- Problem requirements -
Going from the top of the data below, give again each line through the one containing "10'(HSS - 1);", both ends kept.
(Recorded information begins)
### src/rtl/vga_vram_arbiter.sv
// Single-port video RAM arbiter: VGA scan-out owns every even slot of an active line,
// the ASIP framebuffer port gets all remaining cycles. 320x240 framebuffer shown 2x upscaled.
module vga_vram_arbiter #(
    parameter int AW  = 17,
    parameter int DW  = 8,
    parameter int FBW = 320,
    parameter int FBH = 240,
    parameter int HSS = 144,
    parameter int HSE = 784,
    parameter int VSS = 33,
    parameter int VSE = 513
) (
    input  logic          clk,
    input  logic          rst,
    input  logic [9:0]    posx,
    input  logic [9:0]    posy,
    input  logic          cpu_req,
    input  logic          cpu_we,
    input  logic [AW-1:0] cpu_addr,
    input  logic [DW-1:0] cpu_wdata,
    output logic          cpu_gnt,
    output logic [DW-1:0] cpu_rdata,
    output logic          cpu_rvalid,
    output logic [AW-1:0] mem_addr,
    output logic          mem_we,
    output logic [DW-1:0] mem_wdata,
    input  logic [DW-1:0] mem_rdata,
    output logic [DW-1:0] pixel,
    output logic          pixel_valid
);

    localparam logic [9:0]    X_SLOT_S  = 10'(HSS - 2);
    localparam logic [9:0]    X_SLOT_E  = 10'(HSE - 2);
    localparam logic [9:0]    X_NEXT_S  = 10'(HSS - 1);
    localparam logic [9:0]    X_NEXT_E  = 10'(HSE - 1);
    localparam logic [9:0]    X_END     = 10'(HSE);
    localparam logic [9:0]    Y_S       = 10'(VSS);
    localparam logic [9:0]    Y_E       = 10'(VSE);
    localparam logic          HSS_ODD   = 1'(HSS % 2);
    localparam logic [AW-1:0] FB_SIZE   = AW'(FBW * FBH);
    localparam logic [AW-1:0] LINE_STEP = AW'(FBW);

    logic          line_act_s;
    logic          slot_s;
    logic          oor_s;
    logic          gnt_s;
    logic [DW-1:0] ret_data_s;

    logic [AW-1:0] line_base_q, line_base_d;
    logic [AW-1:0] rd_x_q, rd_x_d;
    logic          par_q, par_d;
    logic          slot_dly_q;
    logic [DW-1:0] pixel_q, pixel_d;
    logic          pvalid_q, pvalid_d;
    logic          rvalid_q, rvalid_d;
    logic          roor_q;
    logic [DW-1:0] rdata_hold_q, rdata_hold_d;

    assign line_act_s = (posy >= Y_S) && (posy < Y_E);
    assign slot_s     = line_act_s && (posx >= X_SLOT_S) && (posx < X_SLOT_E) && (posx[0] == HSS_ODD);
    assign oor_s      = (cpu_addr >= FB_SIZE);
    // Grant is suppressed while reset is asserted so a held request waits for release.
    assign gnt_s      = rst & cpu_req & ~slot_s;
    assign ret_data_s = roor_q ? {DW{1'b0}} : mem_rdata;

    // RAM port steering: display slot first, otherwise the CPU request.
    always_comb begin
        mem_addr  = cpu_addr;
        mem_we    = 1'b0;
        mem_wdata = cpu_wdata;
        cpu_gnt   = gnt_s;
        if (slot_s) begin
            mem_addr = line_base_q + rd_x_q;
            mem_we   = 1'b0;
        end else begin
            mem_addr = cpu_addr;
            mem_we   = gnt_s & cpu_we & ~oor_s;
        end
    end

    // Line base / parity / column counters; each framebuffer line is scanned twice.
    always_comb begin
        line_base_d = line_base_q;
        par_d       = par_q;
        rd_x_d      = rd_x_q;
        if ((posy == Y_S) && (posx == 10'd0)) begin
            line_base_d = {AW{1'b0}};
            par_d       = 1'b0;
        end else if (line_act_s && (posx == X_END)) begin
            par_d = ~par_q;
            if (par_q) begin
                line_base_d = line_base_q + LINE_STEP;
            end else begin
                line_base_d = line_base_q;
            end
        end else begin
            line_base_d = line_base_q;
            par_d       = par_q;
        end
        if (posx == 10'd0) begin
            rd_x_d = {AW{1'b0}};
        end else if (slot_s) begin
            rd_x_d = rd_x_q + {{(AW-1){1'b0}}, 1'b1};
        end else begin
            rd_x_d = rd_x_q;
        end
    end

    // Pixel pipeline: validity is predicted for the next posx so pixel lines up with it.
    always_comb begin
        pvalid_d = line_act_s && (posx >= X_NEXT_S) && (posx < X_NEXT_E);
        pixel_d  = pixel_q;
        if (!pvalid_d) begin
            pixel_d = {DW{1'b0}};
        end else if (slot_dly_q) begin
            pixel_d = mem_rdata;
        end else begin
            pixel_d = pixel_q;
        end
    end

    // CPU read return: data comes straight from the RAM in the return cycle, then held.
    always_comb begin
        rvalid_d     = gnt_s & ~cpu_we;
        rdata_hold_d = rdata_hold_q;
        if (rvalid_q) begin
            rdata_hold_d = ret_data_s;
        end else begin
            rdata_hold_d = rdata_hold_q;
        end
    end

    assign cpu_rdata   = rvalid_q ? ret_data_s : rdata_hold_q;
    assign cpu_rvalid  = rvalid_q;
    assign pixel       = pixel_q;
    assign pixel_valid = pvalid_q;

    // State registers.
    always_ff @(posedge clk or negedge rst) begin
        if (!rst) begin
            line_base_q  <= {AW{1'b0}};
            rd_x_q       <= {AW{1'b0}};
            par_q        <= 1'b0;
            slot_dly_q   <= 1'b0;
            pixel_q      <= {DW{1'b0}};
            pvalid_q     <= 1'b0;
            rvalid_q     <= 1'b0;
            roor_q       <= 1'b0;
            rdata_hold_q <= {DW{1'b0}};
        end else begin
            line_base_q  <= line_base_d;
            rd_x_q       <= rd_x_d;
            par_q        <= par_d;
            slot_dly_q   <= slot_s;
            pixel_q      <= pixel_d;
            pvalid_q     <= pvalid_d;
            rvalid_q     <= rvalid_d;
            roor_q       <= oor_s;
            rdata_hold_q <= rdata_hold_d;
        end
    end

endmodule

### config.mk
export PLATFORM = sky130hd
export DESIGN_NAME = vga_vram_arbiter
export DESIGN_NICKNAME = d
export VERILOG_FILES = /design/src/rtl/vga_vram_arbiter.sv
export SDC_FILE = /design/constraint.sdc
export NUM_CORES = 1
export LEC_CHECK = 0
export CAP_MARGIN = 25
export CORE_MARGIN = 2
export CORE_UTILIZATION = 66
export DETAILED_ROUTE_END_ITERATION = 8
export DONT_BUFFER_PORTS = 1
export HOLD_SLACK_MARGIN = 0.1
export PLACE_DENSITY = 0.83
export SYNTH_ARGS = -nofsm -noshare
export SYNTH_HDL_FRONTEND = slang
export SYNTH_SLANG_ARGS = --single-unit
### constraint.sdc
create_clock -name clk -period 4.2 [get_ports clk]
set_clock_uncertainty 0.15 [all_clocks]
set_input_delay 0.84 -clock clk [delete_from_list [all_inputs] [get_ports clk]]
set_output_delay 0.84 -clock clk [all_outputs]
set_load 0.03 [all_outputs]
==> impl_metrics.ini <==
[global_route]
track_usage_pct = 29.3
grt_max_degree = 50
gr-total-overflow = 0
grt_pass1_wl_microns = 12700
antenna_found_initial = 0
grt_pass1_vias = 2711

[synth]
avgSynthCellArea_sq_um = 8.94
syn_inst = 380
synth_edf_count = 0
yosys_register_bits = 49
async_flop_share_pct = 100
seq_area_frac_synth_pct = 36.1
syn_nets = 450
yosysUniqueCellTypes = 60
synthFlopType = dfrtp_1
synth_area_sq_um = 3400
yosysWarnings = 0

[clocking]
clk_pin_slew_worst_paths_ns = 0.10
clock_latency_ns = 0.31
tritoncts = done
cts_setup_buffers = 0
clock_sinks = 49
cts-hold-fix-buffers = 1
cts_max_path_buffers = 2
htree_levels = 2
cts_buffers = 5
cts_resized = 0
root_buffer = clkbuf_8

[critical_path]
crit_path_end = mem_we
worstPathMaxFanout = 10
reg2reg_depth = 2
max_stage_delay_ns = 0.46
crit_chain = or3_1 > o32ai_1 > nor3_2 > nand2_2 > inv_2 > nor4b_1 > buf_4
cp_data_required_time_ns = 3.21
crit_slowest_cell = or3_1
r2r_start = cpu_rvalid
worstReg2RegEnd = rdata_hold_q[1]
cp.depth = 7
crit_type = primary input to output port
cp-end-kind = output port
arrival_ns = 2.83
critical-path-top-delay-family = simple AND/OR/NAND/NOR gates
cp-startpoint = posx[4]
rrSetupSlack_ns = 2.24
startpoint_type = primary input
crit_buf_inv = 2

[die]
die_height_microns = 75.7
row_count = 26
start_util_pct = 67.4
dieWidth_microns = 75.7
die_area_sq_um = 5740
ioPinCount = 102
core_area_sq_um = 5040

[layout]
mostFrequentLayoutCell = dfrtp_1
n_fill_cell = 398
layout.cells.non_filler = 452
syn_to_final_growth_pct = 6.11
diodes = 0
nNetsFinal = 451
layout_common_cells = 49 x dfrtp_1, 33 x o21ai_0, 27 x nand2_1
drive_above_1_share_pct = 12.6

[sta]
grt_setup_unrepaired = no
tightest_slew_ns = 1.04
fin_crit_sh_pct = 91.0
max_freq_ghz = 0.262
setup_viol = 0
hold_viol_final = 0
fin_setup_tns_ns = 0
slew_headroom_pct = 29.9
slew_viol_final = 0
fin_crit_ns = 3.82

[place]
portBuffers = 0
dpl.cell_count = 442
dp_hpwl_microns = 5900
gp_congestion = 0.941

[outcome]
run_status = finished, final reports clean

[power]
powerDensity_nw_per_um2 = 302
ir_drop_v = 0.000179
power.leakage_uw = 0.00157

[routing]
num_vias = 2962
drtIter0Drc = 220
routed_via_density = 6.55
routed_wl_microns = 8190
drc = 0
drtPass1Iterations = 7
wl_per_cell_microns = 18.1
drtAntennaViolNets = 0

[run]
max_cap_violations = 0

[min_path]
hp-class = primary input to asynchronous set/reset pin
[cell usage after synthesis, types with 10 or more instances]
master    number  area [sq um]
clkbuf_1      10          37.5
nand2b_1      11          68.8
o21ai_0       33           165
ha_1          13           163
inv_1         13          48.8
or3_1         10          62.6
a21oi_1       20           100
nand2_1       27           101
dfrtp_1       49          1230
nor2_1        23          86.3
mux2i_1       23           230
nor3_1        12          60.1
nand3_1       11          55.1
[metal layers]
layer  vias to the layer above  routed length (microns)  global-route usage [%]
li1                       1398                        -                       -
met1                      1428                     3490                    38.7
met2                       121                     3960                    46.8
met3                        15                      587                    6.35
met4                         0                      152                    11.7
met5                         -                        0                       0
[power by group]
part           switching, uW  leakage [uW]  internal, uW
Clock                    173     0.0000447           120
Sequential              49.7      0.000659           510
Combinational            157      0.000870          78.5
Total                    380       0.00157           709
[layout make-up]
type                            count  area [sq um]  area share, %
Sequential cell                    49          1230           34.0
Multi-Input combinational cell    293          1990           55.3
Tap cell                           70          87.6           2.43
Clock buffer                        5          68.8           1.91
Clock inverter                      3          25.0          0.694
Inverter                           14          52.6           1.46
Timing Repair Buffer               18           151           4.20
[state kept, by name, indices dropped and copies added, names as in the netlist]
register,cells
rd_x_q,17
line_base_q,11
pixel,8
rdata_hold_q,8
cpu_rvalid,1
par_q,1
pixel_valid,1
roor_q,1
slot_dly_q,1
[worst min-delay path by stage]
stage,startpoint,end,depth (start not counted),slack [ns]
after floorplan,rd_x_q[4],rd_x_q[4],1,0.35
after global placement,rd_x_q[4],rd_x_q[4],1,0.38
after detailed placement,rd_x_q[4],rd_x_q[4],1,0.39
after CTS,rst,rd_x_q[9],1,0.22
after global routing,rst,rd_x_q[11],1,0.23
final,rst,roor_q,1,0.22
[cells by family after synthesis]
family	share of synthesized area (%)
flops	36.1
buf+inv	5.23
compound gates	16.9
fa+ha+maj	4.79
simple gates	24.1
other cells	0.110
xor+xnor	3.35
mux	9.43
[per-stage QoR]
step	util (%)	setup slack, ns	total power [uW]	area (sq um)	hold WS, ns
after floorplan	-	0.0541	751	3400	0.353
after global placement	69.0	0.510	781	3480	0.376
after detailed placement	69.0	0.401	788	3480	0.390
after CTS	71.4	0.390	1090	3600	0.223
after global routing	71.5	0.223	1140	3600	0.229
final	71.5	0.378	1090	3600	0.218
[worst reg2reg max path, delay by kind of cell (launching register included)]
family	cells	cell delay [ns]
flops	1	0.65
compound gates	1	0.94
buf+inv	1	0.16
Note: power is estimated with default switching activity, not from simulation.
(Recorded information ends)
- Answer for this exercise -
### src/rtl/vga_vram_arbiter.sv
// Single-port video RAM arbiter: VGA scan-out owns every even slot of an active line,
// the ASIP framebuffer port gets all remaining cycles. 320x240 framebuffer shown 2x upscaled.
module vga_vram_arbiter #(
    parameter int AW  = 17,
    parameter int DW  = 8,
    parameter int FBW = 320,
    parameter int FBH = 240,
    parameter int HSS = 144,
    parameter int HSE = 784,
    parameter int VSS = 33,
    parameter int VSE = 513
) (
    input  logic          clk,
    input  logic          rst,
    input  logic [9:0]    posx,
    input  logic [9:0]    posy,
    input  logic          cpu_req,
    input  logic          cpu_we,
    input  logic [AW-1:0] cpu_addr,
    input  logic [DW-1:0] cpu_wdata,
    output logic          cpu_gnt,
    output logic [DW-1:0] cpu_rdata,
    output logic          cpu_rvalid,
    output logic [AW-1:0] mem_addr,
    output logic          mem_we,
    output logic [DW-1:0] mem_wdata,
    input  logic [DW-1:0] mem_rdata,
    output logic [DW-1:0] pixel,
    output logic          pixel_valid
);

    localparam logic [9:0]    X_SLOT_S  = 10'(HSS - 2);
    localparam logic [9:0]    X_SLOT_E  = 10'(HSE - 2);
    localparam logic [9:0]    X_NEXT_S  = 10'(HSS - 1);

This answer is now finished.